Recent studies have shown that an increased ER stress response in epithelial cells promotes colitis. Importantly, mutations in XBP1, a key component of this response, have been associated with CD.55 In the current study, DSS-induced colitis resulted in an increase expression of ER stress markers in WT mice, while they were downregulated in the AhR−/+ mice. Furthermore, increased IL-10 expression in the latter group may have also reduced the stress response associated with colitis.56 It is also possible that the ER stress response during colitis facilitates AhR signaling and their reciprocal induction leads to the inflammatory response associated with DSS-induced colitis.57
The effect of AhR activation on T cells is ligand-dependent. TCDD induces persistent activation of AhR in Treg cells.11 On the other hand, dietary-derived, short-acting ligands, such as FICZ (6-formylindolo, 3, 2-b-carbazole) induce Th17 differentiation.58 The relative abundance of the different ligands, along with the AhR system polymorphisms, may further modulate the response.59, 60 In our DSS model, AhR activation most likely occurred through dietary (i.e., FICZ) and endogenous ligands with similar kinetics, thus explaining the upregulation of IL-17 and ROR-γ. The increased expression of colonic macrophages in WT mice compared to AhR−/+ further supports the role of this receptor in colitis. Recent in vitro studies in macrophages described an ARNT-independent, nongenomic pathway downstream of AhR that induces an inflammatory response.61 We hypothesize that low AhR expression may be coupled with the classical signal that downregulates macrophage function, whereas increased receptor expression preferentially activate the nongenomic pathway and hence promotes inflammation.

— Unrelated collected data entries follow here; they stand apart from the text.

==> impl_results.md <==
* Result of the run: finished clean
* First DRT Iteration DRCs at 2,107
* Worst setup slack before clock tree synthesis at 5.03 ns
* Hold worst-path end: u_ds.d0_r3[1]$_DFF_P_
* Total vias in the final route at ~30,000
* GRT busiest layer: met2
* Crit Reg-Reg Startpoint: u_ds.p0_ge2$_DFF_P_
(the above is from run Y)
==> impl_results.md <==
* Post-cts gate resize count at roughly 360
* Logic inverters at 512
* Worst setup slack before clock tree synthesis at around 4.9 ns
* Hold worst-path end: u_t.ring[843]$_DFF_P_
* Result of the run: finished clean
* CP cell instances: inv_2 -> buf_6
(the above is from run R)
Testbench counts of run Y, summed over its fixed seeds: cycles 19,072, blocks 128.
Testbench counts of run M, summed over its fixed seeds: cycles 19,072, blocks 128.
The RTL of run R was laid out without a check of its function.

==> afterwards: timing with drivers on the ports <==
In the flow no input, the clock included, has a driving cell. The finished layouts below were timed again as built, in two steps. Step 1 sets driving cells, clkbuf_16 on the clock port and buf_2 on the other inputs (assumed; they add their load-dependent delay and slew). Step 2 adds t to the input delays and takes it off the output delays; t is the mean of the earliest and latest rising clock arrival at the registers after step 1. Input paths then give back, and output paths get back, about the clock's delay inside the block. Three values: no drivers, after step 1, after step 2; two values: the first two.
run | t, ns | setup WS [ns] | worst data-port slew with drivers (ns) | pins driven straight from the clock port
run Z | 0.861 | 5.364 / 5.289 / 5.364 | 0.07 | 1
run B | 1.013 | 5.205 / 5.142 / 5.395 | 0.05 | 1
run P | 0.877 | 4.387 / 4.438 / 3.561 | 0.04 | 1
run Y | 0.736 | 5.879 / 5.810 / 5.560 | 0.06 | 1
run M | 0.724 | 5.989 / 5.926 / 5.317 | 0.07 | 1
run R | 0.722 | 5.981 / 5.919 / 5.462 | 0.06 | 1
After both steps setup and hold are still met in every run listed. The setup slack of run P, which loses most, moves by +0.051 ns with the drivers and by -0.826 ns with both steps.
What follows belongs to an exercise in optimizing a design on an open flow for small area; a production flow would make more cautious choices. In this exercise RTL edits were held to simulation tests only and were not proved equivalent to the original. No driver is modelled on the clock port, so clocking that relies on it looks cheaper here than on a real chip.

==> run a <==
Design cpu_cfg_regs, start of the top module:
module cpu_cfg_regs
#(
   parameter int DEPTH = data_pkg::NUM_CFG,
   parameter int AW    = $clog2(DEPTH)
) (
   input  logic                          clk,
   input  logic                          rst,
   input  logic                          BusMode,
   input  logic [11:0]                   Addr,
   input  logic                          Sel,
   input  logic [15:0]                   DataIn,
   input  logic                          Rd_DS,
   input  logic                          Wr_RW,
   output logic [15:0]                   DataOut,
   output logic                          Rdy_Dtack,
   input  logic [AW-1:0]                 lut_addr,
   output logic [15:0]                   lut_data
);
   logic          acc_q;       
   logic          rdy_q;       
   logic [AW-1:0] addr_q;
   logic [15:0]   data_q;
   logic          we_q;        
   logic          re_q;        
   logic          hw_q;        
   logic [1:0]    cnt;         
   logic          clr;         
   logic          pend;        
   logic [15:0]   lut_q;
   data_pkg::bus_req_t req;
   logic          idle;
   logic          held;
   logic          in_range;
   assign req      = data_pkg::decode_req(BusMode, Sel, Rd_DS, Wr_RW);
   assign idle     = rdy_q && !acc_q;
   assign in_range = (Addr[11:AW] == '0);
   assign held     = !Sel && (hw_q ? !Wr_RW : !Rd_DS);
   always_ff @(posedge clk) begin
      if (rst) begin
         acc_q <= 1'b0;
         rdy_q <= 1'b1;
      end else begin
         acc_q <= idle && req.valid;
         if (acc_q)                rdy_q <= 1'b0;
         else if (!rdy_q && !held) rdy_q <= 1'b1;
      end
   end
   always_ff @(posedge clk) begin
      if (idle) begin
         addr_q <= Addr[AW-1:0];
         data_q <= DataIn;
         we_q   <= !Wr_RW && in_range;
         re_q   <= Wr_RW && in_range;
         hw_q   <= BusMode && !Wr_RW;
      end
   end
   logic        commit;        
   logic        ins;           
   logic        pol0, pol1;    
   logic [15:0] cd_n, ra_n, rb_n;
   assign commit = acc_q && we_q;
   assign ins    = (commit && (addr_q[0] != cnt[0])) || pend;
   assign pol0   = cnt[1];
   assign pol1   = ~(cnt[1] ^ cnt[0]);
   always_ff @(posedge clk) begin
      clr <= rst;
      if (rst) begin
         cnt  <= 2'd0;
         pend <= 1'b0;
      end else begin
         cnt  <= cnt + 2'd1;
         pend <= commit && (addr_q[0] == cnt[0]);
      end
  ...
Settings: LEC_CHECK=0, CAP_MARGIN=20, CELL_PAD_IN_SITES_DETAIL_PLACEMENT=1, CORE_MARGIN=2, CORE_UTILIZATION=55, CTS_CLUSTER_DIAMETER=100, CTS_CLUSTER_SIZE=30, PLACE_DENSITY=0.65, SLEW_MARGIN=20, SYNTH_HIERARCHICAL=1; clock period 10.0 ns.
standard.sh (not shown) runs the stock make flow with config.mk's settings and CLKGATE_MAP_FILE= SYNTH_SCRIPT=/design/flow/synth_recipe.tcl, a recipe that flattens the netlist after the stock synthesis.
==> flow/flow/run.sh <==
#!/bin/bash
# The standard layout (standard.sh: its synthesis, floorplan, placement, routing),
# with two changes passed to ORFS as make variables:
#  * clock tree synthesis without dummy loads (ORFS's usual options otherwise);
#  * the port buffers are buf_1 cells.
# ORFS writes each step's log under orfs/logs; make's own output goes to make.log.
set -euo pipefail
bash standard.sh \
  "CTS_ARGS=-sink_clustering_enable -repair_clock_nets -dont_use_dummy_load -sink_clustering_size 30 -sink_clustering_max_diameter 100" \
  "BUFFER_PORTS_ARGS=-buffer_cell sky130_fd_sc_hd__buf_1" \
  finish > make.log 2>&1
==> run b: changes against run a <==
--- a/flow/design.v
+++ b/flow/design.v
@@ -54,44 +54,32 @@
 endmodule
 module cfg_aoi222 (
    input  logic a0, b0, a1, b1, a2, b2,
    output logic y
 );
    assign y = ~((a0 & b0) | (a1 & b1) | (a2 & b2));
 endmodule
+module cfg_aoi22 (
+   input  logic a0, b0, a1, b1,
+   output logic y
+);
+   assign y = ~((a0 & b0) | (a1 & b1));
+endmodule
 module cfg_and2 (input logic a, b, output logic y);
    assign y = a & b;
 endmodule
 module cfg_nand2 (input logic a, b, output logic y);
    assign y = ~(a & b);
 endmodule
 module cfg_nand3 (input logic a, b, c, output logic y);
    assign y = ~(a & b & c);
 endmodule
 module cfg_nand4 (input logic a, b, c, d, output logic y);
    assign y = ~(a & b & c & d);
 endmodule
-module cfg_and3 (input logic a, b, c, output logic y);
-   assign y = a & b & c;
-endmodule
-module cfg_and4 (input logic a, b, c, d, output logic y);
-   assign y = a & b & c & d;
-endmodule
-module cfg_or2 (input logic a, b, output logic y);
-   assign y = a | b;
-endmodule
-module cfg_or3 (input logic a, b, c, output logic y);
-   assign y = a | b | c;
-endmodule
-module cfg_or4 (input logic a, b, c, d, output logic y);
-   assign y = a | b | c | d;
-endmodule
-module cfg_nor4 (input logic a, b, c, d, output logic y);
-   assign y = ~(a | b | c | d);
-endmodule
 module cfg_nor2 (input logic a, b, output logic y);
    assign y = ~(a | b);
 endmodule
 module cfg_nor3 (input logic a, b, c, output logic y);
    assign y = ~(a | b | c);
 endmodule
 module cfg_rd256 (
@@ -312,31 +300,43 @@
    logic l1_19;
    cfg_nand4 u_l1_19 (.a(l0_76), .b(l0_77), .c(l0_78), .d(l0_79), .y(l1_19));
    logic l1_20;
    cfg_nand3 u_l1_20 (.a(l0_80), .b(l0_81), .c(l0_82), .y(l1_20));
    logic l1_21;
    cfg_nand3 u_l1_21 (.a(l0_83), .b(l0_84), .c(l0_85), .y(l1_21));
    logic l2_0;
-   cfg_or4 u_l2_0 (.a(l1_0), .b(l1_1), .c(l1_2), .d(l1_3), .y(l2_0));
+   cfg_nor2 u_l2_0 (.a(l1_0), .b(l1_1), .y(l2_0));
    logic l2_1;
-   cfg_or4 u_l2_1 (.a(l1_4), .b(l1_5), .c(l1_6), .d(l1_7), .y(l2_1));
+   cfg_nor2 u_l2_1 (.a(l1_2), .b(l1_3), .y(l2_1));
    logic l2_2;
-   cfg_or4 u_l2_2 (.a(l1_8), .b(l1_9), .c(l1_10), .d(l1_11), .y(l2_2));
+   cfg_nor2 u_l2_2 (.a(l1_4), .b(l1_5), .y(l2_2));
    logic l2_3;
-   cfg_or4 u_l2_3 (.a(l1_12), .b(l1_13), .c(l1_14), .d(l1_15), .y(l2_3));
+   cfg_nor2 u_l2_3 (.a(l1_6), .b(l1_7), .y(l2_3));
    logic l2_4;
-   cfg_or3 u_l2_4 (.a(l1_16), .b(l1_17), .c(l1_18), .y(l2_4));
+   cfg_nor2 u_l2_4 (.a(l1_8), .b(l1_9), .y(l2_4));
    logic l2_5;
-   cfg_or3 u_l2_5 (.a(l1_19), .b(l1_20), .c(l1_21), .y(l2_5));
+   cfg_nor2 u_l2_5 (.a(l1_10), .b(l1_11), .y(l2_5));
+   logic l2_6;
+   cfg_nor2 u_l2_6 (.a(l1_12), .b(l1_13), .y(l2_6));
+   logic l2_7;
+   cfg_nor2 u_l2_7 (.a(l1_14), .b(l1_15), .y(l2_7));
+   logic l2_8;
+   cfg_nor2 u_l2_8 (.a(l1_16), .b(l1_17), .y(l2_8));
+   logic l2_9;
+   cfg_nor2 u_l2_9 (.a(l1_18), .b(l1_19), .y(l2_9));
+   logic l2_10;
+   cfg_nor2 u_l2_10 (.a(l1_20), .b(l1_21), .y(l2_10));
    logic l3_0;
-   cfg_or3 u_l3_0 (.a(l2_0), .b(l2_1), .c(l2_2), .y(l3_0));
+   cfg_nand4 u_l3_0 (.a(l2_0), .b(l2_1), .c(l2_2), .d(l2_3), .y(l3_0));
    logic l3_1;
-   cfg_or3 u_l3_1 (.a(l2_3), .b(l2_4), .c(l2_5), .y(l3_1));
+   cfg_nand4 u_l3_1 (.a(l2_4), .b(l2_5), .c(l2_6), .d(l2_7), .y(l3_1));
+   logic l3_2;
+   cfg_nand3 u_l3_2 (.a(l2_8), .b(l2_9), .c(l2_10), .y(l3_2));
    logic l4_0;
-   cfg_nor2 u_l4_0 (.a(l3_0), .b(l3_1), .y(l4_0));
+   cfg_nor3 u_l4_0 (.a(l3_0), .b(l3_1), .c(l3_2), .y(l4_0));
    assign yn = l4_0;
 endmodule
 module cfg_rd128 (
    input  logic [127:0] d,
    input  logic [127:0] s,
    output logic yn
 );
@@ -421,17 +421,15 @@
    logic l0_39;
    cfg_aoi222 u_l0_39 (.a0(d[117]), .b0(s[117]), .a1(d[118]), .b1(s[118]), .a2(d[119]), .b2(s[119]), .y(l0_39));
    logic l0_40;
    cfg_aoi222 u_l0_40 (.a0(d[120]), .b0(s[120]), .a1(d[121]), .b1(s[121]), .a2(d[122]), .b2(s[122]), .y(l0_40));
    logic l0_41;
    cfg_aoi222 u_l0_41 (.a0(d[123]), .b0(s[123]), .a1(d[124]), .b1(s[124]), .a2(d[125]), .b2(s[125]), .y(l0_41));
    logic l0_42;
-   cfg_nand2 u_l0_42 (.a(d[126]), .b(s[126]), .y(l0_42));
-   logic l0_42b;
-   cfg_nand2 u_l0_42b (.a(d[127]), .b(s[127]), .y(l0_42b));
+   cfg_aoi22 u_l0_42 (.a0(d[126]), .b0(s[126]), .a1(d[127]), .b1(s[127]), .y(l0_42));
    logic l1_0;
    cfg_nand4 u_l1_0 (.a(l0_0), .b(l0_1), .c(l0_2), .d(l0_3), .y(l1_0));
    logic l1_1;
    cfg_nand4 u_l1_1 (.a(l0_4), .b(l0_5), .c(l0_6), .d(l0_7), .y(l1_1));
    logic l1_2;
    cfg_nand4 u_l1_2 (.a(l0_8), .b(l0_9), .c(l0_10), .d(l0_11), .y(l1_2));
    logic l1_3;
@@ -445,24 +443,30 @@
    logic l1_7;
    cfg_nand4 u_l1_7 (.a(l0_28), .b(l0_29), .c(l0_30), .d(l0_31), .y(l1_7));
    logic l1_8;
    cfg_nand4 u_l1_8 (.a(l0_32), .b(l0_33), .c(l0_34), .d(l0_35), .y(l1_8));
    logic l1_9;
    cfg_nand4 u_l1_9 (.a(l0_36), .b(l0_37), .c(l0_38), .d(l0_39), .y(l1_9));
    logic l1_10;
-   cfg_nand4 u_l1_10 (.a(l0_40), .b(l0_41), .c(l0_42), .d(l0_42b), .y(l1_10));
+   cfg_nand3 u_l1_10 (.a(l0_40), .b(l0_41), .c(l0_42), .y(l1_10));
    logic l2_0;
-   cfg_or4 u_l2_0 (.a(l1_0), .b(l1_1), .c(l1_2), .d(l1_3), .y(l2_0));
+   cfg_nor3 u_l2_0 (.a(l1_0), .b(l1_1), .c(l1_2), .y(l2_0));
    logic l2_1;
-   cfg_or4 u_l2_1 (.a(l1_4), .b(l1_5), .c(l1_6), .d(l1_7), .y(l2_1));
+   cfg_nor3 u_l2_1 (.a(l1_3), .b(l1_4), .c(l1_5), .y(l2_1));
    logic l2_2;
-   cfg_or3 u_l2_2 (.a(l1_8), .b(l1_9), .c(l1_10), .y(l2_2));
+   cfg_nor3 u_l2_2 (.a(l1_6), .b(l1_7), .c(l1_8), .y(l2_2));
+   logic l2_3;
+   cfg_nor2 u_l2_3 (.a(l1_9), .b(l1_10), .y(l2_3));
    logic l3_0;
-   cfg_nor3 u_l3_0 (.a(l2_0), .b(l2_1), .c(l2_2), .y(l3_0));
-   assign yn = l3_0;
+   cfg_nand2 u_l3_0 (.a(l2_0), .b(l2_1), .y(l3_0));
+   logic l3_1;
+   cfg_nand2 u_l3_1 (.a(l2_2), .b(l2_3), .y(l3_1));
+   logic l4_0;
+   cfg_nor2 u_l4_0 (.a(l3_0), .b(l3_1), .y(l4_0));
+   assign yn = l4_0;
 endmodule
 module cfg_inv (input logic a, output logic y);
    assign y = ~a;
 endmodule
 module cfg_pre2n (
    input  logic [1:0] a,
    output logic [3:0] yn
==> flow/flow/run.sh (replaced) <==
#!/bin/bash
# The standard layout (standard.sh: its synthesis, floorplan, placement, routing),
# with two changes passed to ORFS as make variables:
#  * clock tree synthesis without dummy loads (ORFS's usual options otherwise);
#  * the port buffers are buf_1 cells.
# ORFS writes each step's log under orfs/logs; make's own output goes to make.log.
set -euo pipefail
bash standard.sh \
  "CTS_ARGS=-sink_clustering_enable -repair_clock_nets -dont_use_dummy_load -sink_clustering_size 30 -sink_clustering_max_diameter 60" \
  "BUFFER_PORTS_ARGS=-buffer_cell sky130_fd_sc_hd__buf_1" \
  finish > make.log 2>&1
Settings changed: CAP_MARGIN 20 to 0, CELL_PAD_IN_SITES_DETAIL_PLACEMENT 1 to default, CORE_UTILIZATION 55 to 45, CTS_CLUSTER_DIAMETER 100 to 60, PLACE_DENSITY 0.65 to 0.55, SLEW_MARGIN 20 to 0.
==> results.txt <==
	run b	run a
Outcome	failed layout checks	no timing/DRC/antenna violations
Reasons for failing layout checks	max-capacitance violations, max-slew violations	-
H-Tree Level Count	5	4
Setup slack on the worst flop-to-flop path	3860 ps	3960 ps
Worst slack at placement	2460 ps	2420 ps
Vias in the first global route	107737	109782
Drt initial violations	28712	29013
CP peak stage delay	1240 ps	890 ps
Maximum achievable frequency	110 MHz	106 MHz
Number of multi-input combinational cells	5928	5800
Row count	195	176
Effective utilization at floorplan	0.452	0.553
Later-pin clock latency in the skew report	960 ps	930 ps
Multi-input combinational cell area	44000 um2	43600 um2
Share of final-layout standard cells stronger than drive strength 1	0.0643	0.0339
Post-synthesis xor/xnor area fraction	0.00424	0.00426
Netlist Area Pre-Place	127000 um2	127000 um2
ClkCell Share	0.0472	0.0288
Routed wire length on met2	250000 um	245000 um
Endpoint arrival time on the critical path	7070 ps	7460 ps
Setup skew after layout	89.8 ps	84.2 ps
Worst setup slack after layout	931 ps	542 ps
Layout overhead on the synthesized area	11.2%	7.46%

static timing again, ports no longer ideal:
The flow's constraints put no driver on any port. The routed layouts listed below were extracted and timed again, unchanged, in two steps. Step 1: set_driving_cell puts a clkbuf_16 on clk and a buf_2 on each other input, an assumption about the parent block. Step 2 adds t to the input delays and takes it off the output delays; t is the mean of the earliest and latest rising clock arrival at the registers after step 1. Input paths then give back, and output paths get back, about the clock's delay inside the block. Slacks: ideal ports / drivers / drivers and shift; pairs: ideal ports / drivers.
run	t, ns	setup WS [ns]	slew at the worst register clock pin (ns)	worst slew at a driven data input, ns
run a	0.972	0.542 / 0.458 / 1.431	0.12 / 0.12	0.05
run b	1.022	0.931 / 0.837 / 1.859	0.11 / 0.11	0.26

Our studies in patients without IBD indicate that AhR is mainly expressed in the epithelial layer. Nevertheless, this translated to minimal activation of this pathway and likely fulfills a physiologic role such as cell cycle regulation and metabolism of diet-derived xenobiotics. AhR is important for the development of Th17 cells and can upregulate human macrophage expression of IL-8.24 These activities are highly relevant for the ongoing intestinal inflammation of IBD patients. The robust AhR activation shown in our CD patients was secondary to the influx of lamina propria AhR+ mononuclear cells, like macrophages and T cells. Consistent with this observation, we found high IL-8 expression that mirrored the AhR classical target, CYP1A1.
In summary, we provide novel evidence that dysregulated expression of the AhR alters the outcome of colitis. The extreme phenotypes of AhR null and WT groups indicate that the AhR pathway fulfills both tissue homeostatic and inflammatory roles. Furthermore, we show that AhR pathway activation distinguishes CD patients from healthy controls. Modulation of this pathway through diet, cigarette smoking cessation, as well as pharmacological antagonism of the AhR could be viable strategies for the treatment of IBD.